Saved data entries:
=== Section Start ===
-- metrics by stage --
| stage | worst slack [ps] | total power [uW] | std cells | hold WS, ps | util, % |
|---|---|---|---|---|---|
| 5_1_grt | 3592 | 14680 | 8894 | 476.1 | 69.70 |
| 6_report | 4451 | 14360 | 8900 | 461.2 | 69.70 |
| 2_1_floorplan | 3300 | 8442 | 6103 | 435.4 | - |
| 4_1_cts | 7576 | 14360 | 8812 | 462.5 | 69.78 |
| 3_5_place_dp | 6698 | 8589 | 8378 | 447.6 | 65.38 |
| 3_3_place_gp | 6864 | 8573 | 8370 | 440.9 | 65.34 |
=== Section End ===
=== Section Start ===
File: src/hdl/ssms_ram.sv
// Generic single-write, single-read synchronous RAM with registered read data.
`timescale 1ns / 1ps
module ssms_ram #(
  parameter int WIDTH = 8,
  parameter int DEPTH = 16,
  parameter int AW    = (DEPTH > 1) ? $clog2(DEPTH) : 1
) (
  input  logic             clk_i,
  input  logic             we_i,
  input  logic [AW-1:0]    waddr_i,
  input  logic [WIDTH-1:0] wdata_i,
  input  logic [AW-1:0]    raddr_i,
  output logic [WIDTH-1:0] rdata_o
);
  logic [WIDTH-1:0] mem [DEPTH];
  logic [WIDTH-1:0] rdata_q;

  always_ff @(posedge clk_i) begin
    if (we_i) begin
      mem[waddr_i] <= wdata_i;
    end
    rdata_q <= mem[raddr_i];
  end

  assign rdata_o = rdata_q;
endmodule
=== Section End ===
=== Section Start ===
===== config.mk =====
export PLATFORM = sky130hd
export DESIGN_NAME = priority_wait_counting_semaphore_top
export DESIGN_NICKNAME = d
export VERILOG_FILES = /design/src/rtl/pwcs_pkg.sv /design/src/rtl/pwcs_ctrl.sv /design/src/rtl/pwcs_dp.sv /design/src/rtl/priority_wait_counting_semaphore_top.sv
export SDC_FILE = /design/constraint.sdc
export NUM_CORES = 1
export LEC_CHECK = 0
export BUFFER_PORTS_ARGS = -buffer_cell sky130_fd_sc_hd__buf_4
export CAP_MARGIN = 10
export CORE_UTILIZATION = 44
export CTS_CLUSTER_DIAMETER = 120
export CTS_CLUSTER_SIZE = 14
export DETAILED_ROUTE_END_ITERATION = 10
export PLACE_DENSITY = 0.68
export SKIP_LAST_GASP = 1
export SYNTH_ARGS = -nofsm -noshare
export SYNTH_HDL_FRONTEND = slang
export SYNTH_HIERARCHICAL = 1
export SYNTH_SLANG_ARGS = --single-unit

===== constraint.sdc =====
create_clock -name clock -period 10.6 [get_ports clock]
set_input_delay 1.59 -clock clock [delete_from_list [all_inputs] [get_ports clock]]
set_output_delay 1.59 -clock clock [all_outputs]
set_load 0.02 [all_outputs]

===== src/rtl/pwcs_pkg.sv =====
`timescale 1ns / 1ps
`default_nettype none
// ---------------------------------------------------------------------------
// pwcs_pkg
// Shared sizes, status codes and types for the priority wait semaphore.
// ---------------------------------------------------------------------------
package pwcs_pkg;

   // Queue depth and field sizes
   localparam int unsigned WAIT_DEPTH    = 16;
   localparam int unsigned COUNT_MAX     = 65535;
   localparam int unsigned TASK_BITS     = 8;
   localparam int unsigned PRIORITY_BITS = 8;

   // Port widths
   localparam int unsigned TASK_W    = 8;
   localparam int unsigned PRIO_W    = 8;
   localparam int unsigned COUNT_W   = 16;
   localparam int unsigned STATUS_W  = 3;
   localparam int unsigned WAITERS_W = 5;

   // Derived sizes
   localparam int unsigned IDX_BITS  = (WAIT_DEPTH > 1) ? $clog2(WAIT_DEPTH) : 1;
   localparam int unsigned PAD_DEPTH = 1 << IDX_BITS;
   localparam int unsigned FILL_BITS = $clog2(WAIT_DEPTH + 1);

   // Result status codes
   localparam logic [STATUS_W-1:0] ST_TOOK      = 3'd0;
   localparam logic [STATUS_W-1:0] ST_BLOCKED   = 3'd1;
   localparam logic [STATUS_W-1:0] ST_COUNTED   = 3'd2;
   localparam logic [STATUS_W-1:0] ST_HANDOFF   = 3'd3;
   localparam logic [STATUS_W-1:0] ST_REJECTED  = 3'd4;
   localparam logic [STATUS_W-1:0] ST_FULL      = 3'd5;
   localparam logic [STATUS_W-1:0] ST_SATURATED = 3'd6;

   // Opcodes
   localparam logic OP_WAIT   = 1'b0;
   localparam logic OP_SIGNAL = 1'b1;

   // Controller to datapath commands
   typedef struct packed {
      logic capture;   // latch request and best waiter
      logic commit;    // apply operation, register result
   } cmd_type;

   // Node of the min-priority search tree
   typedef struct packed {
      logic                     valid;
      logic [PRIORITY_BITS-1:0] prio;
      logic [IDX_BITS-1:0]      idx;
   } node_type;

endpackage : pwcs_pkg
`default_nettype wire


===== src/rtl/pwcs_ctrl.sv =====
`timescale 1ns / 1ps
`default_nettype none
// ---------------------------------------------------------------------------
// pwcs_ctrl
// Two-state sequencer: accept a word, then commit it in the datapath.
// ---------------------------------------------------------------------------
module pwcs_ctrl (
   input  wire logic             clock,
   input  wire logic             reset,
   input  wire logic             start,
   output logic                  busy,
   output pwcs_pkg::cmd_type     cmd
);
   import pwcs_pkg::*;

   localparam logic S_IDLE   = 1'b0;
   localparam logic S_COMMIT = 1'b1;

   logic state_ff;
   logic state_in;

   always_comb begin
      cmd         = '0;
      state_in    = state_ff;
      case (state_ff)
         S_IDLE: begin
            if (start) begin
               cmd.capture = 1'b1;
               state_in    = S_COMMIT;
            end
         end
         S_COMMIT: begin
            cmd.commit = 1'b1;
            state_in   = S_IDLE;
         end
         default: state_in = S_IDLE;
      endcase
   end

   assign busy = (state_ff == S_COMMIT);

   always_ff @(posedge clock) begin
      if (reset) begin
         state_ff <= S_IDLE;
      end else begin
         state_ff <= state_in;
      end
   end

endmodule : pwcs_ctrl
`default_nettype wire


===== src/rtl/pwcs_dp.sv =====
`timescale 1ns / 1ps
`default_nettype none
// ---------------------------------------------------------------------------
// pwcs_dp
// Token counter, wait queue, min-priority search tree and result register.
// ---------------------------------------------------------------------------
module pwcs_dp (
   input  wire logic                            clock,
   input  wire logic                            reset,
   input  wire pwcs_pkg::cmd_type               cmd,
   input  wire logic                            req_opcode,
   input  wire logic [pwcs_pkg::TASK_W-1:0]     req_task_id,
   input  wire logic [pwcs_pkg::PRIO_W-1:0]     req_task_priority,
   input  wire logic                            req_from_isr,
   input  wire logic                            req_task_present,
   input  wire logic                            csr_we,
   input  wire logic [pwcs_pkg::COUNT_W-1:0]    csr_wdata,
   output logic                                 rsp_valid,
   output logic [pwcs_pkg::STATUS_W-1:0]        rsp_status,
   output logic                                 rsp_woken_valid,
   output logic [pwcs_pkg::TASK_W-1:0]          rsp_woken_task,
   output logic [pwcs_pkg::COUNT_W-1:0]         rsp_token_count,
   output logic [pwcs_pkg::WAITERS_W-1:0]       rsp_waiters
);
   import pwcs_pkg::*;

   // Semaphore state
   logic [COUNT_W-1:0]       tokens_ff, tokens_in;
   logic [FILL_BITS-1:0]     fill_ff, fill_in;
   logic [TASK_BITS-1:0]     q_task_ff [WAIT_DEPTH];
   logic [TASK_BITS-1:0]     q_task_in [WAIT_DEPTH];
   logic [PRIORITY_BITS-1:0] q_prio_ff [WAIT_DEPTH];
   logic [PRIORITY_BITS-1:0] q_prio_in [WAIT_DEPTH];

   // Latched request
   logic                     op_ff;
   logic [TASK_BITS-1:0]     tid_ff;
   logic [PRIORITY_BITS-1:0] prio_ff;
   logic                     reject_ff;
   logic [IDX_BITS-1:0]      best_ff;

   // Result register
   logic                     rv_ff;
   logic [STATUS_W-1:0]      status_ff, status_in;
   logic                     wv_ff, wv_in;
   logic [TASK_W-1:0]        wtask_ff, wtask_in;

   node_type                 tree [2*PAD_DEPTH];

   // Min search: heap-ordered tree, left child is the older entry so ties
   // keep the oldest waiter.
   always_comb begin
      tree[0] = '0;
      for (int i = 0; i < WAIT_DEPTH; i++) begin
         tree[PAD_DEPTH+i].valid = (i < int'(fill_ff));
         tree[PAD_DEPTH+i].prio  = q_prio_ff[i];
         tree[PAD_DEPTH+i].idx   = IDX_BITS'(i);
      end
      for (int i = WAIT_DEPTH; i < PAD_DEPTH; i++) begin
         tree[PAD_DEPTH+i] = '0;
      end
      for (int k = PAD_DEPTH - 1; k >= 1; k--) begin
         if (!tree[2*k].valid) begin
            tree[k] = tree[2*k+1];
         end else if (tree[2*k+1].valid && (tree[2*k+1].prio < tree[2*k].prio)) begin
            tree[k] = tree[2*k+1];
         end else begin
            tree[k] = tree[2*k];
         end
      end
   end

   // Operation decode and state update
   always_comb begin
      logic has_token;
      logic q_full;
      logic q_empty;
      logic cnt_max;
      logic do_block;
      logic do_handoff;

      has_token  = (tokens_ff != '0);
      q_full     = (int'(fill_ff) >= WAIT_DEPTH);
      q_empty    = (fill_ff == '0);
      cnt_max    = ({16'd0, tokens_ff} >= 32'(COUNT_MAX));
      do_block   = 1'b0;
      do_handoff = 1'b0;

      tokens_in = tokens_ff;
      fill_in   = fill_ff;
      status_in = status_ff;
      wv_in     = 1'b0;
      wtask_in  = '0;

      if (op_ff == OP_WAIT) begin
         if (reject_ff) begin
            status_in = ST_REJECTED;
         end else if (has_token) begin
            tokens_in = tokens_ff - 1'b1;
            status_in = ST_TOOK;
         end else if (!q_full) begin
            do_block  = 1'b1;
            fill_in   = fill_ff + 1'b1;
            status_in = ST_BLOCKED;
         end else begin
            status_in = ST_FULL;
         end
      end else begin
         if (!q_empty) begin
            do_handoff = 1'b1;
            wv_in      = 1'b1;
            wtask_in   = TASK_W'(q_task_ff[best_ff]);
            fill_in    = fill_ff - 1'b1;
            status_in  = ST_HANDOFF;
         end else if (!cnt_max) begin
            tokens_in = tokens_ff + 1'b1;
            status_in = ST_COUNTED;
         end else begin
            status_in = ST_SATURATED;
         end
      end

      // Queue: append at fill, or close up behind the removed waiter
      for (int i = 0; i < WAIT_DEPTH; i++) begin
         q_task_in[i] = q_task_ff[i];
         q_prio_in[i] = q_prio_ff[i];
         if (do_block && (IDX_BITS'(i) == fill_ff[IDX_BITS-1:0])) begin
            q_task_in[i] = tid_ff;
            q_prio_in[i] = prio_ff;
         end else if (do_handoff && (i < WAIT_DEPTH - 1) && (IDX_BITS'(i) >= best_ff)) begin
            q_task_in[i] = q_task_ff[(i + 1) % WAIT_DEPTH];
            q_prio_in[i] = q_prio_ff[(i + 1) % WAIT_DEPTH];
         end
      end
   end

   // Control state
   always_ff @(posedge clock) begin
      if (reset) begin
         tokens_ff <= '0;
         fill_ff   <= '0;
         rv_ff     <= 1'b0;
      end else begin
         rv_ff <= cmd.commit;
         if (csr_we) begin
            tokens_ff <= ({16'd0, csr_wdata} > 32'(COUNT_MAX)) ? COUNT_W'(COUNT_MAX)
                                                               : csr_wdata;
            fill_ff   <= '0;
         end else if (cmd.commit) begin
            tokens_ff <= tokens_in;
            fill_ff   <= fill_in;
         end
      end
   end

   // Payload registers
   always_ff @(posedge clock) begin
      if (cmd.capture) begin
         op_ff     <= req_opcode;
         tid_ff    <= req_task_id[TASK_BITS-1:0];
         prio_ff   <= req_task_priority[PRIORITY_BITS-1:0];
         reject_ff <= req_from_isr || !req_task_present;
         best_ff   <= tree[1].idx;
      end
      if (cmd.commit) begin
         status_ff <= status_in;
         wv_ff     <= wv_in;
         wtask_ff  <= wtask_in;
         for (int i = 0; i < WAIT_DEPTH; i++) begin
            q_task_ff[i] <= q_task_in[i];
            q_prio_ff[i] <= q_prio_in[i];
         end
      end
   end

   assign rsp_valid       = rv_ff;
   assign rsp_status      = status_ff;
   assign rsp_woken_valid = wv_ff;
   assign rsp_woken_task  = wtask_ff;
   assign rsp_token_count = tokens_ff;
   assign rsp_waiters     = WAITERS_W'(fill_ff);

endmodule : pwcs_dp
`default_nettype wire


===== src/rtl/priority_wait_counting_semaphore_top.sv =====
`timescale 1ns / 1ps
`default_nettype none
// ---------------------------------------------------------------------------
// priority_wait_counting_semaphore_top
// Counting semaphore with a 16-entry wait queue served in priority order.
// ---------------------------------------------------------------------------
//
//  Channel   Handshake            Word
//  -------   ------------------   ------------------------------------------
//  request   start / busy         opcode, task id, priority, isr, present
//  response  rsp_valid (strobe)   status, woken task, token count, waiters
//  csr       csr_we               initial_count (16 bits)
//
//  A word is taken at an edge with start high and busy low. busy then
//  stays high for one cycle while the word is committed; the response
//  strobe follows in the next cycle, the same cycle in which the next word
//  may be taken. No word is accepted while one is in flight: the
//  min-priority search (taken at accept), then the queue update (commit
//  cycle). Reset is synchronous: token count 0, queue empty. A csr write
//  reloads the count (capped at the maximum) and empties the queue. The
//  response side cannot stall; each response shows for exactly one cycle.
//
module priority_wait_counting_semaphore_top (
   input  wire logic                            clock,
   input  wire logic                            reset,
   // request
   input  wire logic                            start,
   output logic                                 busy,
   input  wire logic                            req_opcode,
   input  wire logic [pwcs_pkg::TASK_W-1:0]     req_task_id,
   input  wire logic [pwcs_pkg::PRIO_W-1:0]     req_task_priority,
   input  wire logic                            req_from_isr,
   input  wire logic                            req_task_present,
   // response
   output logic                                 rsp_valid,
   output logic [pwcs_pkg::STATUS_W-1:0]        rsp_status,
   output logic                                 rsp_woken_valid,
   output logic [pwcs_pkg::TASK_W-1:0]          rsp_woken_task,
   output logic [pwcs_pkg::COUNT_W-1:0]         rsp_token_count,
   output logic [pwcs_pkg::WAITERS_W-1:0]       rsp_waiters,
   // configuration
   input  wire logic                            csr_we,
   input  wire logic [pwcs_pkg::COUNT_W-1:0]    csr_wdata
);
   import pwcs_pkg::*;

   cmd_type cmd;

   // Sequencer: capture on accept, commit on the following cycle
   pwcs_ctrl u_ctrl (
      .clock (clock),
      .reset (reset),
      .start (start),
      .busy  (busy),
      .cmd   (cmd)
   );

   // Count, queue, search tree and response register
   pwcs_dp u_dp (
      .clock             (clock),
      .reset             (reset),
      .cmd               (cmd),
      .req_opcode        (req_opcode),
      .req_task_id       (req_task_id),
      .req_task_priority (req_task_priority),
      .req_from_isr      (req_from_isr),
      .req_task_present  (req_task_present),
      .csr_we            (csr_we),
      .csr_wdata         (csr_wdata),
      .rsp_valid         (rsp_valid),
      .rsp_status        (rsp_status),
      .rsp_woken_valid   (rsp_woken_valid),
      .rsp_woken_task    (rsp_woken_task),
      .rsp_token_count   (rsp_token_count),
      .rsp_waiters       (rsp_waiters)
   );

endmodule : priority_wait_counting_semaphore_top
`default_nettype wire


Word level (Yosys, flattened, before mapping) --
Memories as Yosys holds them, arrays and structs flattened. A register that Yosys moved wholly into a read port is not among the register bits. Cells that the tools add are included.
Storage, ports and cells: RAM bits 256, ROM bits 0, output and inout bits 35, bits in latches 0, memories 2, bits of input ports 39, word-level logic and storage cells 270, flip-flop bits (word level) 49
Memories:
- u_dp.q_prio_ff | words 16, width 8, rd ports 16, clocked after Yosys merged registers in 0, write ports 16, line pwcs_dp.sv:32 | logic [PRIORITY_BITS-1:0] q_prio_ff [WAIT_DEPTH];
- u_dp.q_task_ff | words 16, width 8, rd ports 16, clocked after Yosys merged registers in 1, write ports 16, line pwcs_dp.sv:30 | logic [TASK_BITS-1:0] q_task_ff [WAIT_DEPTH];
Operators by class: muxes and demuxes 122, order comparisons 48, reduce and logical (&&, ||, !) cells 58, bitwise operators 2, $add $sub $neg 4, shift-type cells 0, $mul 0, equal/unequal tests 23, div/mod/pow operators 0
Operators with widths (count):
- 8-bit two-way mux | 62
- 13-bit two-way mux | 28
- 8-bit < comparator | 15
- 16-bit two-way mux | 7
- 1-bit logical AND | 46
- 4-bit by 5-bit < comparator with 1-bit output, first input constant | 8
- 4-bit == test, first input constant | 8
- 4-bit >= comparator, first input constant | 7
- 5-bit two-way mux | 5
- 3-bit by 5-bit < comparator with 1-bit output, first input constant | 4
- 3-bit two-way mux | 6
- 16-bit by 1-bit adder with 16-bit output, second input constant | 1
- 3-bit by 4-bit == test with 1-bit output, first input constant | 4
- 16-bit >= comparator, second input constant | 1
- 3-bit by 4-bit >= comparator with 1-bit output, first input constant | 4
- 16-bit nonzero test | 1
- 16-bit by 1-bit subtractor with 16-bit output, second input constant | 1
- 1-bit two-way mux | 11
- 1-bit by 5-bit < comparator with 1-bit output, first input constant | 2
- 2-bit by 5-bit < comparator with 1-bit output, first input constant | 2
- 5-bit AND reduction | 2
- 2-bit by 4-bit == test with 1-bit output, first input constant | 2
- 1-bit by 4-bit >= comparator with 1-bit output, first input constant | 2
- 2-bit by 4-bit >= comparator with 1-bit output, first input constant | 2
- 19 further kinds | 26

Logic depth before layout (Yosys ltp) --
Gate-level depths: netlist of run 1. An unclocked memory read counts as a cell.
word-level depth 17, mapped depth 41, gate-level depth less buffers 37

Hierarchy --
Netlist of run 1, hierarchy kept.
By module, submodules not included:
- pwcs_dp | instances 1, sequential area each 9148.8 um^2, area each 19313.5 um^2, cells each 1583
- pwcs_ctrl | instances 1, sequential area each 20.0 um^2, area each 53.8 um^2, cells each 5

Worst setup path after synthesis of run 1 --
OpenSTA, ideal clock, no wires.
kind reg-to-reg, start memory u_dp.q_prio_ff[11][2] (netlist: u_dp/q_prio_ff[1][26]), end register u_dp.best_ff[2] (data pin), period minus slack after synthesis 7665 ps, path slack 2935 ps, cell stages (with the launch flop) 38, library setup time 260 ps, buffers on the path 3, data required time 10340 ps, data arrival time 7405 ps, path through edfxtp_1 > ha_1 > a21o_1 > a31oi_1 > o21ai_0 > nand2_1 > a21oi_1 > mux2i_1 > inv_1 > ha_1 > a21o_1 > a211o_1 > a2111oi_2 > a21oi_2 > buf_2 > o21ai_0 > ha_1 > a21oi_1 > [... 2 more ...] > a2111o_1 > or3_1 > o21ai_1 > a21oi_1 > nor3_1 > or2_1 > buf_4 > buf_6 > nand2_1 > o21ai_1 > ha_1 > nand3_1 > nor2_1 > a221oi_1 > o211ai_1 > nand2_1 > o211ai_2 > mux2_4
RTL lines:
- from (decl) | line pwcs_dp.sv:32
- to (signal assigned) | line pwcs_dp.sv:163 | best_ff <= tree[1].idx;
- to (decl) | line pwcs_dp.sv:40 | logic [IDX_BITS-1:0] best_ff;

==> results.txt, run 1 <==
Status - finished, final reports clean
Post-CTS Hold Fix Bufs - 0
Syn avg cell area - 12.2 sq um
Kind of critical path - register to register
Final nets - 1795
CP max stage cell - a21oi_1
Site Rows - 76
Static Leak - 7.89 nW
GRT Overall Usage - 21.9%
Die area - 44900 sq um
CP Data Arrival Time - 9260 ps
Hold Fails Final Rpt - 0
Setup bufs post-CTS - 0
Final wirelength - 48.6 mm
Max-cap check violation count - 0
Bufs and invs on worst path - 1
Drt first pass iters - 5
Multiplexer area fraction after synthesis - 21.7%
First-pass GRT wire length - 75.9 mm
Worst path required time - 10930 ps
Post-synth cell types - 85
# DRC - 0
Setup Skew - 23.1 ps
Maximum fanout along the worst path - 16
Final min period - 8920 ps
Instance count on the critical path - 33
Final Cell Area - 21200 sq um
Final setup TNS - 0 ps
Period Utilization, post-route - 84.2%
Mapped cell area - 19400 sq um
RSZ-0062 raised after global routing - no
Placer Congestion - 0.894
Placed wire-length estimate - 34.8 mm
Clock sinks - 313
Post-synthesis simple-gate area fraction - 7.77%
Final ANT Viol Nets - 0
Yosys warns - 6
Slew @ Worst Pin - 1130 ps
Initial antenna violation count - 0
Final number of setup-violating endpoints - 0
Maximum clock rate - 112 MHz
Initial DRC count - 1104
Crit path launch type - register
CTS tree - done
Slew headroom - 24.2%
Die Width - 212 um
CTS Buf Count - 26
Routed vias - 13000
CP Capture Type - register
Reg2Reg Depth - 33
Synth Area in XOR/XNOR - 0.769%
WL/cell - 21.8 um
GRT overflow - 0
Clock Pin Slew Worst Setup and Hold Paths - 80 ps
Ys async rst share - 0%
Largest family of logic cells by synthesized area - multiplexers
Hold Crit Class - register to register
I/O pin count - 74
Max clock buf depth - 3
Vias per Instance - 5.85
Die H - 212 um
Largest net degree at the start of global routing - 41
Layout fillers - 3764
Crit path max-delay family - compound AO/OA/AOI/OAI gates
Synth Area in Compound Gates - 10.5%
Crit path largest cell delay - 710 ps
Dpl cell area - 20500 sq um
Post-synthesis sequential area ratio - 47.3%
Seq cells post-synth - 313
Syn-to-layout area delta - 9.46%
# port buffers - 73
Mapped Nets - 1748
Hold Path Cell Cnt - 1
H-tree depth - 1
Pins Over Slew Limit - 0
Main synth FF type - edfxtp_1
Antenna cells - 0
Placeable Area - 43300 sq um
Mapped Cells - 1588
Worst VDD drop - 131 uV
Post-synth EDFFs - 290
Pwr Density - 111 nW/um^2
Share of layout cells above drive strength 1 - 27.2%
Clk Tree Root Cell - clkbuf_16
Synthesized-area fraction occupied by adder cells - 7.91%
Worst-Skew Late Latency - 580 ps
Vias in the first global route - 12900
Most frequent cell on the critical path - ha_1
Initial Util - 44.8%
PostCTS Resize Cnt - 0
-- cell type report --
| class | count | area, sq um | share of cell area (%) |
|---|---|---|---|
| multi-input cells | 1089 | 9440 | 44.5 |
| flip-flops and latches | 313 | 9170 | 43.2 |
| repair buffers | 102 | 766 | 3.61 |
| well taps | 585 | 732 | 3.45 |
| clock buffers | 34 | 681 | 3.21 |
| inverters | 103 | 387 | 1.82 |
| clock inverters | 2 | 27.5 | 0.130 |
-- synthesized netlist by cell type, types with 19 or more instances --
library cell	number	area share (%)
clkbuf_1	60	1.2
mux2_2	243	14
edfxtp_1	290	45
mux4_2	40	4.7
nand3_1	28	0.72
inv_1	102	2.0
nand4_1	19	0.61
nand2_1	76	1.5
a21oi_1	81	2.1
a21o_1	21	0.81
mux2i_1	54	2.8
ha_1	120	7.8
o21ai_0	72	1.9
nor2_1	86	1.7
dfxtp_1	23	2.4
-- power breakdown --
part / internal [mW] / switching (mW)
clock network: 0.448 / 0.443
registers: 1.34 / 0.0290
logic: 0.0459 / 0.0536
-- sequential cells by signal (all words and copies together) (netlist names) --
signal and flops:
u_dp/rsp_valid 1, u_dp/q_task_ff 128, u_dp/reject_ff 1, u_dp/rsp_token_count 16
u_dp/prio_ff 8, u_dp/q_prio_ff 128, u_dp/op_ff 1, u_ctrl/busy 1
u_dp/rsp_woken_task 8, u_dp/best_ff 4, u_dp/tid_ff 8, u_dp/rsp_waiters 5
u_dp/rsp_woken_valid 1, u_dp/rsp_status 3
=== Section End ===
Problem to work on:
Please give an exact copy of the entries above, from the line with "6103 | 435.4 | - |" down to the line with "440.9 | 65.34 |", inclusive, and nothing else.

Response:
| 2_1_floorplan | 3300 | 8442 | 6103 | 435.4 | - |
| 4_1_cts | 7576 | 14360 | 8812 | 462.5 | 69.78 |
| 3_5_place_dp | 6698 | 8589 | 8378 | 447.6 | 65.38 |
| 3_3_place_gp | 6864 | 8573 | 8370 | 440.9 | 65.34 |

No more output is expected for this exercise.